About this task: Every line of the entries that holds the word "layer" is to be copied.

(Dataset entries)
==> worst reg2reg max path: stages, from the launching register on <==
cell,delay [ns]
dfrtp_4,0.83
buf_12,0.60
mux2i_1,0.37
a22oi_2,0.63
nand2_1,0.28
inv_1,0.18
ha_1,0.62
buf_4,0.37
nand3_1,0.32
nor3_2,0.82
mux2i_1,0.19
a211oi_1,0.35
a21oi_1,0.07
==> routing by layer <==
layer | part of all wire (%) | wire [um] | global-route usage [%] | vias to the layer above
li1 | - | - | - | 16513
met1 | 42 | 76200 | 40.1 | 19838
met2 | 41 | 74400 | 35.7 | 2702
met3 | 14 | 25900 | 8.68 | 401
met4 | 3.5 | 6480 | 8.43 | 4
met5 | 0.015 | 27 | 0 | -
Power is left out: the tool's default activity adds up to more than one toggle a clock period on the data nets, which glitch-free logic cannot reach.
File: config.mk
export PLATFORM = sky130hd
export DESIGN_NAME = lcf_filter
export DESIGN_NICKNAME = d
export VERILOG_FILES = /design/src/lcf_pkg.sv /design/src/lcf_busy_timer.sv /design/src/lcf_filter.sv
export VERILOG_INCLUDE_DIRS = /design/src
export SDC_FILE = /design/constraint.sdc
export NUM_CORES = 1
export LEC_CHECK = 0
export BUFFER_PORTS_ARGS = -buffer_cell sky130_fd_sc_hd__buf_2
export CORE_MARGIN = 2
export CORE_UTILIZATION = 47
export CTS_CLUSTER_DIAMETER = 200
export DETAILED_ROUTE_END_ITERATION = 8
export PLACE_DENSITY = 0.74
export SLEW_MARGIN = 20
export SYNTH_ARGS = -nofsm -noshare
export SYNTH_HDL_FRONTEND = slang
export SYNTH_HIERARCHICAL = 1
export SYNTH_SLANG_ARGS = --single-unit
File: constraint.sdc
create_clock -name CLK -period 3.2 [get_ports CLK]
set_input_delay 0.16 -clock CLK [delete_from_list [all_inputs] [get_ports CLK]]
set_output_delay 0.16 -clock CLK [all_outputs]
set_load 0.02 [all_outputs]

Response to the exercise:
==> routing by layer <==
layer | part of all wire (%) | wire [um] | global-route usage [%] | vias to the layer above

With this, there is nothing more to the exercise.